7 Universitätsklinikum Erlangen, Medizinisches Zentrum für Informations- und Kommunikationstechnik, Krankenhausstraße 12, Erlangen 91054, Germany

For all author emails, please log on.

BMC Medical Informatics and Decision Making 2013, 13:37  doi:10.1186/1472-6947-13-37

Published: 21 March 2013



Computerized clinical trial recruitment support is one promising field for the application of routine care data for clinical research. The primary task here is to compare the eligibility criteria defined in trial protocols with patient data contained in the electronic health record (EHR). To avoid the implementation of different patient definitions in multi-site trials, all participating research sites should use similar patient data from the EHR. Knowledge of the EHR data elements which are commonly available from most EHRs is required to be able to define a common set of criteria. The objective of this research is to determine for five tertiary care providers the extent of available data compared with the eligibility criteria of randomly selected clinical trials.


Each participating study site selected three clinical trials at random. All eligibility criteria sentences were broken up into independent patient characteristics, which were then assigned to one of the 27 semantic categories for eligibility criteria developed by Luo et al. We report on the fraction of patient characteristics with corresponding structured data elements in the EHR and on the fraction of patients with available data for these elements. The completeness of EHR data for the purpose of patient recruitment is calculated for each semantic group.

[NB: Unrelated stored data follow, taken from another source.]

maple:
Design processor, start of the top module:
module processor
(
	input wire clk_i,
	input wire rst_i,
	input wire stall_i,
	output wire [31:0] addr_o,
	input wire [31:0] data_i,
	output wire [31:0] data_o,
	output wire [3:0] data_w_o,
	output wire [2:0] data_mode_o,
	input wire [7:0] extio_in,
	output wire [7:0] extio_out
);
Settings: LEC_CHECK=0, CAP_MARGIN=20, CORE_MARGIN=2, CORE_UTILIZATION=66, CTS_CLUSTER_DIAMETER=67, GPL_ROUTABILITY_DRIVEN=1, MAX_ROUTING_LAYER=met4, MIN_ROUTING_LAYER=met1, PLACE_DENSITY_LB_ADDON=0.17, SLEW_MARGIN=20, TNS_END_PERCENT=10; clock period 8.89 ns.
run.sh (not shown) runs the stock make flow with config.mk's settings and CLKGATE_MAP_FILE=.
Status(maple) = ERROR, stage = global routing
Modified inputs, onyx compared to maple
==> flow/config.mk <==
export PLATFORM = sky130hd
export DESIGN_NAME = processor
export DESIGN_NICKNAME = processor
export VERILOG_FILES = /design/flow/design.v
export SDC_FILE = /design/flow/constraint.sdc
export NUM_CORES = 4
export LEC_CHECK = 0
export CAP_MARGIN = 20
export CORE_MARGIN = 2
export CORE_UTILIZATION = 40
export SLEW_MARGIN = 20
==> flow/constraint.sdc <==
create_clock -name core_clock -period 15.4 [get_ports {clk_i}]
set_input_delay 3.0800 -clock core_clock [delete_from_list [all_inputs] [get_ports {clk_i}]]
set_output_delay 3.0800 -clock core_clock [all_outputs]
set_load 0.01 [all_outputs]
--- outcome ---
onyx finished every step from synthesis to the final layout, and the layout passed the timing, design-rule and antenna checks.
Between maple and onyx, total clock buffers created by CTS increased.
Diff onyx..maple | number of cells in the yosys synthesis report | unchanged
maple -> onyx: number of unique standard cell types used by synthesis flat
When onyx is measured against maple, its total placed cells including tap cells turns out 6.1% higher.
Of maple and onyx, the run reporting the higher area of the core was onyx.
Comparing maple against onyx, there is no change at all in H-tree depth reported by CTS.
From onyx to maple, chip area from the yosys synthesis statistics did not move at all.
The die area in onyx is 1.6 times that in maple.
Worst slack at placement on onyx is ahead of maple.
Post-synthesis cell count came out exactly the same in maple and onyx.
Number of buffers inserted to repair setup after CTS (lower): onyx
==> trial 77: inputs <==
Design emaxi, start of the top module:
module emaxi( 
   wr_wait, rd_wait, rr_access, rr_packet, m_axi_awid, m_axi_awaddr,
   m_axi_awlen, m_axi_awsize, m_axi_awburst, m_axi_awlock,
   m_axi_awcache, m_axi_awprot, m_axi_awqos, m_axi_awvalid, m_axi_wid,
   m_axi_wdata, m_axi_wstrb, m_axi_wlast, m_axi_wvalid, m_axi_bready,
   m_axi_arid, m_axi_araddr, m_axi_arlen, m_axi_arsize, m_axi_arburst,
   m_axi_arlock, m_axi_arcache, m_axi_arprot, m_axi_arqos,
   m_axi_arvalid, m_axi_rready,
   wr_access, wr_packet, rd_access, rd_packet, rr_wait, m_axi_aclk,
   m_axi_aresetn, m_axi_awready, m_axi_wready, m_axi_bid, m_axi_bresp,
   m_axi_bvalid, m_axi_arready, m_axi_rid, m_axi_rdata, m_axi_rresp,
   m_axi_rlast, m_axi_rvalid
   );
clock: 2.16 ns
lec_check: 0
abc_area: 1
cap_margin: 20
cell_pad_in_sites_global_placement: 1
core_aspect_ratio: 1.26
core_margin: 2
core_utilization: 30
gpl_routability_driven: 0
max_routing_layer: met5
min_routing_layer: met2
place_density_lb_addon: 0.02
setup_slack_margin: -0.06
slew_margin: 20
tns_end_percent: 60
run.sh (not shown) runs the stock make flow with config.mk's settings and CLKGATE_MAP_FILE=.
==> trial 56: changes against trial 77 <==
ABC_AREA = default   (was 1)
CELL_PAD_IN_SITES_GLOBAL_PLACEMENT = default   (was 1)
CORE_ASPECT_RATIO = default   (was 1.26)
CORE_UTILIZATION = 72   (was 30)
CTS_CLUSTER_SIZE = 58   (was default)
GPL_ROUTABILITY_DRIVEN = default   (was 0)
MAX_ROUTING_LAYER = default   (was met5)
MIN_ROUTING_LAYER = default   (was met2)
PLACE_DENSITY = 0.39   (was default)
PLACE_DENSITY_LB_ADDON = default   (was 0.02)
SETUP_SLACK_MARGIN = -0.19   (was -0.06)
TNS_END_PERCENT = default   (was 60)
==> flow/constraint.sdc (replaced) <==
create_clock -name core_clock -period 2.0 [get_ports {m_axi_aclk}]
set_input_delay 0.4000 -clock core_clock [delete_from_list [all_inputs] [get_ports {m_axi_aclk}]]
set_output_delay 0.4000 -clock core_clock [all_outputs]
set_load 0.01 [all_outputs]
==> qor summary <==
|  | trial 56 | trial 77 |
|---|---|---|
| Status | finished with violations | finished with violations |
| Reasons for failing layout checks | setup timing | setup timing |
| Met2 track demand over resource in global routing | 71.7% | 38.2% |
| Arr. time, crit path | 3.28 ns | 2.84 ns |
| Proportion of power drawn by the clock network | 29.0% | 30.3% |
| Routed wire length per instance | 38.8 um | 25.1 um |
| Cells after Synth | 4217 | 6472 |
| Summed standard-cell area reported by yosys | 67500 um2 | 69800 um2 |
| Height of the die | 310 um | 546 um |
| Number of standard cells reported by yosys | 4217 | 6472 |
| Global routing usage on met3 | 13.2% | 44.0% |
| Slew at the pin closest to its max-slew limit | 1.24 ns | 1.02 ns |
| Cell Count, Final, Fillers Out | 6451 | 10500 |
| Die Outline Area | 96200 um2 | 237000 um2 |
| Global-route wire length before repair | 311000 um | 369000 um |
| Number of clock buffer instances in the layout | 241 | 268 |
| Starting utilization of the core area | 72.5% | 30.2% |

* * *

==> ember: inputs <==
Starting RTL as in the previous note.
clock: 2.47 ns
lec_check: 0
cap_margin: 20
core_margin: 2
core_utilization: 33
gpl_routability_driven: 1
place_density_lb_addon: 0.05
setup_slack_margin: -0.17
slew_margin: 20
==> xenon: changes against ember <==
==> flow/config.mk (replaced) <==
export PLATFORM = sky130hd
export DESIGN_NAME = emaxi
export DESIGN_NICKNAME = emaxi
export VERILOG_FILES = /design/flow/design.v
export SDC_FILE = /design/flow/constraint.sdc
export NUM_CORES = 4
export LEC_CHECK = 0
export ABC_AREA = 1
export CAP_MARGIN = 20
export CORE_MARGIN = 2
export CORE_UTILIZATION = 70
export CTS_CLUSTER_SIZE = 88
export PLACE_DENSITY = 0.38
export SLEW_MARGIN = 20
==> flow/constraint.sdc (replaced) <==
create_clock -name core_clock -period 2.02 [get_ports {m_axi_aclk}]
set_input_delay 0.4040 -clock core_clock [delete_from_list [all_inputs] [get_ports {m_axi_aclk}]]
set_output_delay 0.4040 -clock core_clock [all_outputs]
set_load 0.01 [all_outputs]
==> flow_summary.ini <==
; implementation run metrics
[status]
status = finished with violations
so.violations = negative setup slack

[synth]
synthSimpleGateAreaFrac_pct = 19.5

[final_timing]
fin_ws_ps = -351
setup_violations = 41
[end of results for xenon]
==> flow_summary.ini <==
; implementation run metrics
[final_layout]
clkbuf_count = 252

[status]
so.violations = negative setup slack
status = finished with violations

[final_timing]
maxSlewViolCount = 0
setup_violations = 5
fin_ws_ps = -39.3
[end of results for ember]
Power and IR drop assume default switching activity.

351 eligibility criteria from 15 clinical trials contained 706 patient characteristics. In average, 55% of these characteristics could be documented in the EHR. Clinical data was available for 64% of all patients, if corresponding data elements were available. The total completeness of EHR data for recruitment purposes is 35%. The best performing semantic groups were ‘age’ (89%), ‘gender’ (89%), ‘addictive behaviour’ (74%), ‘disease, symptom and sign’ (64%) and ‘organ or tissue status’ (61%). No data was available for 6 semantic groups.


There exists a significant gap in structure and content between data documented during patient care and data required for patient eligibility assessment. Nevertheless, EHR data on age and gender of the patient, as well as selected information on his disease can be complete enough to allow for an effective support of the manual screening process with an intelligent preselection of patients and patient data.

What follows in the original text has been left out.